A mobile telephony provider in India introduces a portal that can be accessed by mobile phone users by both short-messaging service and wireless application protocol. By Elisa Batista.

Short-messaging service subscribers can send, and depending on their service, receive limited 300-byte messages on their phones.

In the United States, only Nextel, AT&T wireless and GSM providers like VoiceStream Wireless offer two-way SMS.

But if an Indian telephony company has its way, SMS subscribers will be able to access much more content -- and from any e-mail account.

"With many older phones it's still one-way, meaning you can receive, but you can't send messages," said Bret Clement, spokesman for LetsTalk.com.

BPL Mobile, a mobile telephony provider in India, just unveiled a mobile Internet portal that can be accessed by mobile phone users via wireless application protocol (WAP) or SMS.

While mobile-phone users with WAP or Internet-desktop access can access their e-mail, read, reply, download and send messages, BPL Mobile would allow you to do those activities on SMS.

"Other SMS providers don't give this level of e-mail access," said Ram Sundaram, head of technology for the Web solutions arm of the BPL Innovation Group. "Another aspect is that using your SMS you can access e-mails from all account holders."

This is significant outside the United States, where more people have SMS than WAP. In Western Europe alone, 57.3 billion messages will be sent by 82 million subscribers in 2001, according to market research firm IDC. That's up from 25 million subscribers and 11.9 billion messages sent last year.

"It works on phones that aren't WAP," said Neerav Berry, vice president of marketing for Cellmania.com. "The limitation of SMS is that each message can only be a few hundred bytes."

SMS can also deliver messages at almost instantaneous speeds with low error rates.

Here's how BPL's portal works for SMS users: Users must subscribe to BPL Mobile services and then are assigned a user name and password like any e-mail account.
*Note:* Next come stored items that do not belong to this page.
--- config.mk ---
export PLATFORM = sky130hd
export DESIGN_NAME = countdown_guard_with_id_table_core
export DESIGN_NICKNAME = d
export VERILOG_FILES = /design/src/cdg_pkg.sv /design/src/countdown_guard_with_id_table_core.sv /design/src/cdg_id_ram.sv /design/src/cdg_id_search.sv
export SDC_FILE = /design/constraint.sdc
export NUM_CORES = 2
export LEC_CHECK = 0
export BUFFER_PORTS_ARGS = -buffer_cell sky130_fd_sc_hd__clkbuf_2
export CAP_MARGIN = 20
export CORE_ASPECT_RATIO = 1.1
export CORE_MARGIN = 2
export CORE_UTILIZATION = 45
export DETAILED_ROUTE_END_ITERATION = 7
export GPL_ROUTABILITY_DRIVEN = 0
export MAX_ROUTING_LAYER = met4
export REMOVE_ABC_BUFFERS = 1
export SKIP_CTS_REPAIR_TIMING = 1
export SLEW_MARGIN = 10
export SYNTH_ARGS = -nofsm -noshare
export SYNTH_HDL_FRONTEND = slang
export SYNTH_SLANG_ARGS = --single-unit
--- constraint.sdc ---
create_clock -name clk_i -period 5.8 [get_ports clk_i]
set_clock_uncertainty 0.2 [all_clocks]
set_input_delay 1.16 -clock clk_i [delete_from_list [all_inputs] [get_ports clk_i]]
set_output_delay 1.16 -clock clk_i [all_outputs]
set_load 0.01 [all_outputs]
Users then don't have to download the mail from their other accounts, but check them all on BPL portals using their new login and password.
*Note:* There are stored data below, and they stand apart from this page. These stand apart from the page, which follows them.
<file path="src/sv/ctt_pkg.sv">
// ----------------------------------------------------------------------------
// ctt_pkg
// Types, character codes and classification helpers shared by the
// configuration text tokenizer.
// ----------------------------------------------------------------------------
package ctt_pkg;

  localparam int unsigned CharW     = 8;
  localparam int unsigned DepthOutW = 8;
  // Width the depth is sign-extended to before taking the reported low bits.
  localparam int unsigned DepthExtW = 16;

  localparam logic [CharW-1:0] ChLbrace  = 8'h7B;
  localparam logic [CharW-1:0] ChRbrace  = 8'h7D;
  localparam logic [CharW-1:0] ChSemi    = 8'h3B;
  localparam logic [CharW-1:0] ChColon   = 8'h3A;
  localparam logic [CharW-1:0] ChSquote  = 8'h27;
  localparam logic [CharW-1:0] ChDquote  = 8'h22;
  localparam logic [CharW-1:0] ChEqual   = 8'h3D;
  localparam logic [CharW-1:0] ChComma   = 8'h2C;
  localparam logic [CharW-1:0] ChHash    = 8'h23;
  localparam logic [CharW-1:0] ChNewline = 8'h0A;
  localparam logic [CharW-1:0] ChSpace   = 8'h20;
  localparam logic [CharW-1:0] ChTab     = 8'h09;
  localparam logic [CharW-1:0] ChCr      = 8'h0D;

  typedef enum logic {
    ACT_BYTE = 1'b0,
    ACT_END  = 1'b1
  } action_e;

  typedef enum logic [2:0] {
    MODE_IDLE    = 3'd0,
    MODE_PLAIN   = 3'd1,
    MODE_SQ      = 3'd2,
    MODE_DQ      = 3'd3,
    MODE_COMMENT = 3'd4
  } mode_e;

  typedef enum logic [3:0] {
    CLS_IGNORED = 4'd0,
    CLS_PLAIN   = 4'd1,
    CLS_QUOTED  = 4'd2,
    CLS_LBRACE  = 4'd3,
    CLS_RBRACE  = 4'd4,
    CLS_SEMI    = 4'd5,
    CLS_COLON   = 4'd6,
    CLS_EQUAL   = 4'd7,
    CLS_COMMA   = 4'd8,
    CLS_OQUOTE  = 4'd9,
    CLS_CQUOTE  = 4'd10
  } class_e;

  typedef enum logic [1:0] {
    ERR_NONE     = 2'd0,
    ERR_QUOTE    = 2'd1,
    ERR_BALANCE  = 2'd2,
    ERR_OVERFLOW = 2'd3
  } err_e;

  typedef struct packed {
    mode_e mode;
    err_e  err;
  } scan_state_t;

  typedef struct packed {
    logic [CharW-1:0]            char_out;
    class_e                      char_class;
    logic                        token_open;
    logic                        token_close;
    logic signed [DepthOutW-1:0] depth_now;
    err_e                        error_code;
    logic                        input_done;
  } result_t;

  function automatic logic is_blank(input logic [CharW-1:0] c);
    return (c == ChSpace) || ((c >= ChTab) && (c <= ChCr));
  endfunction

  // CLS_IGNORED when the byte is no punctuation token
  function automatic class_e punct_class(input logic [CharW-1:0] c);
    class_e r;
    case (c)
      ChLbrace: r = CLS_LBRACE;
      ChRbrace: r = CLS_RBRACE;
      ChSemi:   r = CLS_SEMI;
      ChColon:  r = CLS_COLON;
      ChEqual:  r = CLS_EQUAL;
      ChComma:  r = CLS_COMMA;
      default:  r = CLS_IGNORED;
    endcase
    return r;
  endfunction

  function automatic err_e keep_first(input err_e cur, input err_e code);
    return (cur == ERR_NONE) ? code : cur;
  endfunction

endpackage

</file>
<file path="src/sv/ctt_if.sv">
// ----------------------------------------------------------------------------
// ctt_in_if / ctt_out_if
// Valid/ready channels for text bytes in and classified results out.
// ----------------------------------------------------------------------------
interface ctt_in_if;
  logic       valid;
  logic       ready;
  logic       action;
  logic [7:0] char_in;

  modport source  (output valid, action, char_in, input ready);
  modport sink    (input valid, action, char_in, output ready);
  modport monitor (input valid, ready, action, char_in);
endinterface

interface ctt_out_if;
  logic              valid;
  logic              ready;
  logic [7:0]        char_out;
  logic [3:0]        char_class;
  logic              token_open;
  logic              token_close;
  logic signed [7:0] depth_now;
  logic [1:0]        error_code;
  logic              input_done;

  modport source  (output valid, char_out, char_class, token_open, token_close,
                   depth_now, error_code, input_done, input ready);
  modport sink    (input valid, char_out, char_class, token_open, token_close,
                   depth_now, error_code, input_done, output ready);
  modport monitor (input valid, ready, char_out, char_class, token_open, token_close,
                   depth_now, error_code, input_done);
endinterface

</file>
<file path="src/sv/ctt_scan.sv">
// ----------------------------------------------------------------------------
// ctt_scan
// Single-pass byte classifier: next scan state, brace depth, error latch and
// the result fields for one registered request.
// ----------------------------------------------------------------------------
module ctt_scan import ctt_pkg::*; #(
  parameter int unsigned DEPTH_BITS = 8
) (
  input  action_e                      action_i,
  input  logic [CharW-1:0]             char_i,
  input  scan_state_t                  state_i,
  input  logic signed [DEPTH_BITS-1:0] depth_i,
  output scan_state_t                  state_o,
  output logic signed [DEPTH_BITS-1:0] depth_o,
  output result_t                      res_o
);

  localparam logic signed [DEPTH_BITS-1:0] DepthMax = {1'b0, {(DEPTH_BITS-1){1'b1}}};
  localparam logic signed [DEPTH_BITS-1:0] DepthMin = {1'b1, {(DEPTH_BITS-1){1'b0}}};

  logic                        in_quote;
  logic                        in_plain;
  logic [CharW-1:0]            quote_ch;
  class_e                      pcls;
  mode_e                       mode_new;
  err_e                        err_new;
  logic signed [DEPTH_BITS-1:0] depth_new;
  logic signed [DepthExtW-1:0] depth_ext;

  assign in_quote = (state_i.mode == MODE_SQ) || (state_i.mode == MODE_DQ);
  assign in_plain = (state_i.mode == MODE_PLAIN);
  assign quote_ch = (state_i.mode == MODE_SQ) ? ChSquote : ChDquote;
  assign pcls     = punct_class(char_i);

  // Next state
  always_comb begin
    mode_new  = state_i.mode;
    err_new   = state_i.err;
    depth_new = depth_i;
    if (action_i == ACT_END) begin
      if (in_quote) begin
        err_new = keep_first(state_i.err, ERR_QUOTE);
      end else if (depth_i != '0) begin
        err_new = keep_first(state_i.err, ERR_BALANCE);
      end
    end else if (in_quote) begin
      if (char_i == ChNewline) begin
        err_new  = keep_first(state_i.err, ERR_QUOTE);
        mode_new = MODE_IDLE;
      end else if (char_i == quote_ch) begin
        mode_new = MODE_IDLE;
      end
    end else if (state_i.mode == MODE_COMMENT) begin
      if (char_i == ChNewline) begin
        mode_new = MODE_IDLE;
      end
    end else if (is_blank(char_i)) begin
      mode_new = MODE_IDLE;
    end else if (char_i == ChHash) begin
      mode_new = MODE_COMMENT;
    end else if (char_i == ChSquote) begin
      mode_new = MODE_SQ;
    end else if (char_i == ChDquote) begin
      mode_new = MODE_DQ;
    end else if (pcls != CLS_IGNORED) begin
      mode_new = MODE_IDLE;
      if (pcls == CLS_LBRACE) begin
        if (depth_i == DepthMax) begin
          err_new = keep_first(state_i.err, ERR_OVERFLOW);
        end else begin
          depth_new = depth_i + DEPTH_BITS'(1);
        end
      end else if (pcls == CLS_RBRACE) begin
        if (depth_i == DepthMin) begin
          err_new = keep_first(state_i.err, ERR_OVERFLOW);
        end else begin
          depth_new = depth_i - DEPTH_BITS'(1);
        end
      end
    end else begin
      mode_new = MODE_PLAIN;
    end
  end

  // End of input returns everything to its reset values
  always_comb begin
    if (action_i == ACT_END) begin
      state_o.mode = MODE_IDLE;
      state_o.err  = ERR_NONE;
      depth_o      = '0;
    end else begin
      state_o.mode = mode_new;
      state_o.err  = err_new;
      depth_o      = depth_new;
    end
  end

  assign depth_ext = DepthExtW'(depth_new);

  // Outputs
  always_comb begin
    res_o             = '0;
    res_o.char_out    = char_i;
    res_o.char_class  = CLS_IGNORED;
    res_o.depth_now   = depth_ext[DepthOutW-1:0];
    res_o.error_code  = err_new;
    if (action_i == ACT_END) begin
      res_o.char_out    = '0;
      res_o.input_done  = 1'b1;
      res_o.token_close = in_plain;
    end else if (in_quote) begin
      if (char_i == quote_ch) begin
        res_o.char_class  = CLS_CQUOTE;
        res_o.token_close = 1'b1;
      end else if (char_i != ChNewline) begin
        res_o.char_class  = CLS_QUOTED;
      end
    end else if (state_i.mode == MODE_COMMENT) begin
      res_o.char_class = CLS_IGNORED;
    end else if (is_blank(char_i) || (char_i == ChHash)) begin
      res_o.token_close = in_plain;
    end else if ((char_i == ChSquote) || (char_i == ChDquote)) begin
      res_o.token_close = in_plain;
      res_o.char_class  = CLS_OQUOTE;
      res_o.token_open  = 1'b1;
    end else if (pcls != CLS_IGNORED) begin
      res_o.token_close = in_plain;
      res_o.char_class  = pcls;
    end else begin
      res_o.char_class = CLS_PLAIN;
      res_o.token_open = !in_plain;
    end
  end

endmodule

</file>
<file path="src/sv/config_text_tokenizer_core.sv">
// ----------------------------------------------------------------------------
// config_text_tokenizer_core
// Streaming tokenizer for configuration text, one byte per cycle while not stalled.
// ----------------------------------------------------------------------------
// Usage:
//   in_req_i  : one request per text byte (action = 0) or an end-of-input
//               marker (action = 1, byte ignored). Newline ends a line.
//   out_res_o : exactly one result per request, in request order: byte,
//               class, token open/close flags, brace depth, latched error and
//               the end-of-input flag.
// Path: a request accepted into the input register passes through the
//   classifier logic into the result register, which drives out_res_o.
// Throughput: one request per cycle sustained while out_res_o.ready holds;
//   the only loop: scan state, depth and error registers, updated per byte.
// Stall: while a result waits on out_res_o.ready, the input register still
//   takes one more request; ready drops only when both registers are full.
// Reset: scan state idle, depth zero, no error, both registers empty. An
//   end-of-input request also returns the scan state to these values, so the
//   next text starts clean.
// ----------------------------------------------------------------------------
module config_text_tokenizer_core import ctt_pkg::*; #(
  parameter int unsigned DEPTH_BITS = 8
) (
  input  logic       clk_i,
  input  logic       rst_ni,
  ctt_in_if.sink     in_req_i,
  ctt_out_if.source  out_res_o
);

  logic                         s1_valid_q;
  action_e                      s1_action_q;
  logic [CharW-1:0]             s1_char_q;
  logic                         s1_move;
  logic                         out_valid_q;
  result_t                      res_q;
  result_t                      res_d;
  scan_state_t                  state_q;
  scan_state_t                  state_d;
  logic signed [DEPTH_BITS-1:0] depth_q;
  logic signed [DEPTH_BITS-1:0] depth_d;

  assign s1_move        = s1_valid_q && (!out_valid_q || out_res_o.ready);
  assign in_req_i.ready = !s1_valid_q || s1_move;

  always_ff @(posedge clk_i or negedge rst_ni) begin
    if (!rst_ni) begin
      s1_valid_q <= 1'b0;
    end else if (in_req_i.ready) begin
      s1_valid_q <= in_req_i.valid;
    end
  end

  always_ff @(posedge clk_i) begin
    if (in_req_i.ready && in_req_i.valid) begin
      s1_action_q <= action_e'(in_req_i.action);
      s1_char_q   <= in_req_i.char_in;
    end
  end

  ctt_scan #(
    .DEPTH_BITS(DEPTH_BITS)
  ) u_scan (
    .action_i(s1_action_q),
    .char_i  (s1_char_q),
    .state_i (state_q),
    .depth_i (depth_q),
    .state_o (state_d),
    .depth_o (depth_d),
    .res_o   (res_d)
  );

  always_ff @(posedge clk_i or negedge rst_ni) begin
    if (!rst_ni) begin
      state_q.mode <= MODE_IDLE;
      state_q.err  <= ERR_NONE;
      depth_q      <= '0;
      out_valid_q  <= 1'b0;
    end else begin
      if (s1_move) begin
        state_q     <= state_d;
        depth_q     <= depth_d;
        out_valid_q <= 1'b1;
      end else if (out_res_o.ready) begin
        out_valid_q <= 1'b0;
      end
    end
  end

  always_ff @(posedge clk_i) begin
    if (s1_move) begin
      res_q <= res_d;
    end
  end

  assign out_res_o.valid       = out_valid_q;
  assign out_res_o.char_out    = res_q.char_out;
  assign out_res_o.char_class  = res_q.char_class;
  assign out_res_o.token_open  = res_q.token_open;
  assign out_res_o.token_close = res_q.token_close;
  assign out_res_o.depth_now   = res_q.depth_now;
  assign out_res_o.error_code  = res_q.error_code;
  assign out_res_o.input_done  = res_q.input_done;

endmodule

</file>
<file path="src/flat_wrapper.sv">
// flat-port wrapper written by rule: the top's interface ports become plain ports
module config_text_tokenizer_core_flat import ctt_pkg::*;
#(
  parameter int unsigned DEPTH_BITS = 8
)
  (clk_i, rst_ni, in_req_i_valid, in_req_i_action, in_req_i_char_in, in_req_i_ready, out_res_o_valid, out_res_o_char_out, out_res_o_char_class, out_res_o_token_open, out_res_o_token_close, out_res_o_depth_now, out_res_o_error_code, out_res_o_input_done, out_res_o_ready);
  ctt_in_if in_req_i_i ();
  ctt_out_if out_res_o_i ();
  input  logic clk_i;
  input  logic rst_ni;
  input wire logic [$bits(in_req_i_i.valid)-1:0] in_req_i_valid;
  input wire logic [$bits(in_req_i_i.action)-1:0] in_req_i_action;
  input wire logic [$bits(in_req_i_i.char_in)-1:0] in_req_i_char_in;
  output wire logic [$bits(in_req_i_i.ready)-1:0] in_req_i_ready;
  output wire logic [$bits(out_res_o_i.valid)-1:0] out_res_o_valid;
  output wire logic [$bits(out_res_o_i.char_out)-1:0] out_res_o_char_out;
  output wire logic [$bits(out_res_o_i.char_class)-1:0] out_res_o_char_class;
  output wire logic [$bits(out_res_o_i.token_open)-1:0] out_res_o_token_open;
  output wire logic [$bits(out_res_o_i.token_close)-1:0] out_res_o_token_close;
  output wire logic [$bits(out_res_o_i.depth_now)-1:0] out_res_o_depth_now;
  output wire logic [$bits(out_res_o_i.error_code)-1:0] out_res_o_error_code;
  output wire logic [$bits(out_res_o_i.input_done)-1:0] out_res_o_input_done;
  input wire logic [$bits(out_res_o_i.ready)-1:0] out_res_o_ready;
  assign in_req_i_i.valid = in_req_i_valid;
  assign in_req_i_i.action = in_req_i_action;
  assign in_req_i_i.char_in = in_req_i_char_in;
  assign in_req_i_ready = in_req_i_i.ready;
  assign out_res_o_valid = out_res_o_i.valid;
  assign out_res_o_char_out = out_res_o_i.char_out;
  assign out_res_o_char_class = out_res_o_i.char_class;
  assign out_res_o_token_open = out_res_o_i.token_open;
  assign out_res_o_token_close = out_res_o_i.token_close;
  assign out_res_o_depth_now = out_res_o_i.depth_now;
  assign out_res_o_error_code = out_res_o_i.error_code;
  assign out_res_o_input_done = out_res_o_i.input_done;
  assign out_res_o_i.ready = out_res_o_ready;
  config_text_tokenizer_core #(.DEPTH_BITS(DEPTH_BITS)) u_core (.clk_i(clk_i), .rst_ni(rst_ni), .in_req_i(in_req_i_i), .out_res_o(out_res_o_i));
endmodule
</file>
Sounds simple, though Sundaram says the company has no remedy for the daunting task of having to press so many buttons to type a message.

"I understand the discomfort with typing messages, but one should understand that this service is chiefly a value addition," he said. "We would presume that you would send a mail over mobile phone only when you don't have any other choice. There is no contesting the fact that a keyboard is a more comfortable way of typing a message."

BPL's service is already available in India and is coming to Europe and the United States in March.